(Saved entries)
What follows belongs to an exercise in optimizing a design on an open flow for small area, a short achievable clock period and few clock cycles per item; a production flow would make more cautious choices.
Only simulation tests tie the RTL to the original design; equivalence was not proved.
No activity file was given, so power comes from the tool's default toggle rates.

## build 39
==> flow/design.v (excerpt) <==
module multitouch_slot_event_decoder_unit (
    input  logic               i_clk,
    input  logic               i_rst_n,
    input  logic               i_event_valid,
    output logic               o_event_ready,
    input  logic [4:0]         i_event_type,
    input  logic [9:0]         i_event_code,
    input  logic signed [31:0] i_event_value,
    input  logic [31:0]        i_time_seconds,
    input  logic [19:0]        i_time_microseconds,
    output logic               o_result_valid,
    input  logic               i_result_ready,
    output logic               o_result_processed,
    output logic               o_result_slot_index,
    output logic               o_result_slot_valid,
    output logic [15:0]        o_result_slot_x,
    output logic [15:0]        o_result_slot_y,
    output logic [7:0]         o_result_slot_pressure,
    output logic [1:0]         o_result_slot_kind,
    output logic [1:0]         o_result_touch_count,
    output logic [41:0]        o_result_report_time_ms,
    input  logic               i_cfg_valid,
    output logic               o_cfg_ready,
    input  logic [3:0]         i_cfg_index,
    input  logic [11:0]        i_cfg_data
);
Size: about 270 flip-flops, about 210 I/O pins.
Settings: LEC_CHECK=0, ABC_AREA=1, CAP_MARGIN=20, CORE_MARGIN=2, CORE_UTILIZATION=60, CTS_BUF_LIST=sky130_fd_sc_hd__clkbuf_4, SETUP_SLACK_MARGIN=5, SLEW_MARGIN=20; clock period 9.0 ns.
standard.sh (not shown) runs the stock make flow with config.mk's settings and CLKGATE_MAP_FILE= SYNTH_SCRIPT=/design/flow/synth_recipe.tcl, a recipe that flattens the netlist after the stock synthesis.
==> flow/flow/run.sh <==
#!/bin/bash
# the standard layout, with the port buffers made from the smallest plain buffer
# (the resizer still upsizes the ones on critical paths)
cp standard.sh standard_sh.log
export BUFFER_PORTS_ARGS="-buffer_cell sky130_fd_sc_hd__buf_1"
bash standard.sh > standard.log 2>&1
Build 39 reached the final stage; the timing, DRC and antenna checks on its layout passed.
Testbench counts of build 39, summed over its fixed seeds: cycles 12,044, items 12,012.
For build 72, these inputs were changed with respect to build 39:
# build 39
export LEC_CHECK = 0
export ABC_AREA = 1
export CAP_MARGIN = 20
export CORE_MARGIN = 2
export CORE_UTILIZATION = 60
export CTS_BUF_LIST = sky130_fd_sc_hd__clkbuf_4
export SETUP_SLACK_MARGIN = 5
export SLEW_MARGIN = 20
create_clock -name core_clock -period 9.0 [get_ports {i_clk}]
# build 72
export LEC_CHECK = 0
export CAP_MARGIN = 20
export CORE_MARGIN = 2
export CORE_UTILIZATION = 50
export CTS_BUF_LIST = sky130_fd_sc_hd__clkbuf_8
export SETUP_SLACK_MARGIN = 5
export SLEW_MARGIN = 20
create_clock -name core_clock -period 9.0 [get_ports {i_clk}]
[summary]
Build 72: count of H-tree levels built during CTS is 1 lower than what build 39 reported. Going from build 39 to build 72, area taken by multi-input logic gates shrank slightly. Relative to build 39, the transition time at the pin with the least slew margin of build 72 is higher by 0.19 ns. On build 72: fraction of area in registers is 1.3 points higher than what build 39 gave. Top fanout value on the critical path: build 72 vs build 39 up 5.
Edits applied to the flow inputs when going from build 72 to build 55:
# build 72
export LEC_CHECK = 0
export CAP_MARGIN = 20
export CORE_MARGIN = 2
export CORE_UTILIZATION = 50
export CTS_BUF_LIST = sky130_fd_sc_hd__clkbuf_8
export SETUP_SLACK_MARGIN = 5
export SLEW_MARGIN = 20
create_clock -name core_clock -period 9.0 [get_ports {i_clk}]
# build 55
export LEC_CHECK = 0
export CAP_MARGIN = 20
export CORE_MARGIN = 2
export CORE_UTILIZATION = 60
export CTS_BUF_LIST = sky130_fd_sc_hd__clkbuf_8
export SETUP_SLACK_MARGIN = 5
export SLEW_MARGIN = 20
create_clock -name core_clock -period 9.0 [get_ports {i_clk}]
==> summary.txt <==
Comparing build 55 and build 72, the higher maximum net fanout on the critical path is on build 72. Diff build 55..build 72 | number of enable-type register cells in the synthesized netlist | unchanged. Compared with build 72, in build 55 cell count went down, fraction of area in registers increased by 0.29 points relative to the old numbers. Changes observed in build 55 relative to build 72: critical path depth lower, setup slack higher, core utilization higher. Compared with build 72, in build 55 required time of the critical path down 2.17 ns, final routed wirelength across all metal layers lost 3.8%, global-route usage +4.0 points, worst slew slack as a fraction of its limit increased by 3.4 points relative to the old numbers.

========
== run A ==
multitouch_slot_event_decoder_unit again, from the RTL that the note above started with.
==> flow/design.v (excerpt) <==
module multitouch_slot_event_decoder_unit (
    input  logic               i_clk,
    input  logic               i_rst_n,
    input  logic               i_event_valid,
    output logic               o_event_ready,
    input  logic [4:0]         i_event_type,
    input  logic [9:0]         i_event_code,
    input  logic signed [31:0] i_event_value,
    input  logic [31:0]        i_time_seconds,
    input  logic [19:0]        i_time_microseconds,
    output logic               o_result_valid,
    input  logic               i_result_ready,
    output logic               o_result_processed,
    output logic               o_result_slot_index,
    output logic               o_result_slot_valid,
    output logic [15:0]        o_result_slot_x,
    output logic [15:0]        o_result_slot_y,
    output logic [7:0]         o_result_slot_pressure,
    output logic [1:0]         o_result_slot_kind,
    output logic [1:0]         o_result_touch_count,
    output logic [41:0]        o_result_report_time_ms,
    input  logic               i_cfg_valid,
    output logic               o_cfg_ready,
    input  logic [3:0]         i_cfg_index,
    input  logic [11:0]        i_cfg_data
);
export LEC_CHECK = 0
export CAP_MARGIN = 20
export CORE_MARGIN = 2
export CORE_UTILIZATION = 60
export CTS_BUF_LIST = sky130_fd_sc_hd__clkbuf_4
export SETUP_SLACK_MARGIN = 5
export SLEW_MARGIN = 20
create_clock -name core_clock -period 9.0 [get_ports {i_clk}]
Scripts as last shown in full above: flow/flow/run.sh
Run A finished all stages; the layout is clean.
Testbench counts of run A, summed over its fixed seeds: cycles 12,044, items 12,012.
#### Input delta (run B over run A)
Settings: CTS_BUF_LIST changed from sky130_fd_sc_hd__clkbuf_4 to sky130_fd_sc_hd__clkbuf_8.
==> flow/flow/run.sh <==
#!/bin/bash
cp standard.sh standard_sh.log
export BUFFER_PORTS_ARGS="-buffer_cell sky130_fd_sc_hd__buf_1"
bash standard.sh SETUP_SLACK_MARGIN=5.3 finish > standard.log 2>&1
Notes after the runs:
Utilization for run B is higher than for run A. Between run B and run A, antenna diode count is lower for run B, run A comes in above that. Relative to run A, power per cell area decreased by about 2.4% in run B. Going from run A to run B, number of violations reported at the end of detailed-routing iteration 0 increased about 20%; final wirelength increased 5.0%. Run B against run A: number of antenna violations at the first check in global routing fell by 3, met1 wire length up about 4%.

re-timing with driven ports:
The results above use ideal ports. As a check the final layouts listed here were re-extracted and re-timed, cells and wires unchanged.
Step 1, drivers: a clkbuf_16 drives i_clk and a buf_2 each remaining input, both assumed.
Step 2 times the ports against the registers' clock, not the clock port: input delays grow and output delays shrink by t, the midpoint of the rising clock arrivals with the driver on.
Three values: ideal, step 1, step 2; two values: the first two.
run | shift t [ns] | setup slack, ns | worst hold slack (ns) | worst data-port slew with drivers (ns)
build 39 | 0.815 | 4.986 / 4.986 / 4.480 | 0.423 / 0.423 / 0.423 | 0.04
build 72 | 0.673 | 5.060 / 5.058 / 4.551 | 0.448 / 0.448 / 0.448 | 0.04
build 55 | 0.686 | 5.073 / 5.047 / 4.557 | 0.448 / 0.448 / 0.448 | 0.05
run A | 0.834 | 5.074 / 5.049 / 4.397 | 0.448 / 0.448 / 0.448 | 0.05
run B | 0.676 | 5.072 / 5.041 / 4.705 | 0.447 / 0.447 / 0.447 | 0.06
After both steps every run listed still meets setup and hold. The setup slack of run A, which loses most, moves by -0.025 ns with the drivers and by -0.677 ns with both steps.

WHAT TO WORK ON: Please give back only the lines between the first line of the entries and the line with "Size: about 270", both ends included, word for word.

ANSWER BELOW:
What follows belongs to an exercise in optimizing a design on an open flow for small area, a short achievable clock period and few clock cycles per item; a production flow would make more cautious choices.
Only simulation tests tie the RTL to the original design; equivalence was not proved.
No activity file was given, so power comes from the tool's default toggle rates.

## build 39
==> flow/design.v (excerpt) <==
module multitouch_slot_event_decoder_unit (
    input  logic               i_clk,
    input  logic               i_rst_n,
    input  logic               i_event_valid,
    output logic               o_event_ready,
    input  logic [4:0]         i_event_type,
    input  logic [9:0]         i_event_code,
    input  logic signed [31:0] i_event_value,
    input  logic [31:0]        i_time_seconds,
    input  logic [19:0]        i_time_microseconds,
    output logic               o_result_valid,
    input  logic               i_result_ready,
    output logic               o_result_processed,
    output logic               o_result_slot_index,
    output logic               o_result_slot_valid,
    output logic [15:0]        o_result_slot_x,
    output logic [15:0]        o_result_slot_y,
    output logic [7:0]         o_result_slot_pressure,
    output logic [1:0]         o_result_slot_kind,
    output logic [1:0]         o_result_touch_count,
    output logic [41:0]        o_result_report_time_ms,
    input  logic               i_cfg_valid,
    output logic               o_cfg_ready,
    input  logic [3:0]         i_cfg_index,
    input  logic [11:0]        i_cfg_data
);
Size: about 270 flip-flops, about 210 I/O pins.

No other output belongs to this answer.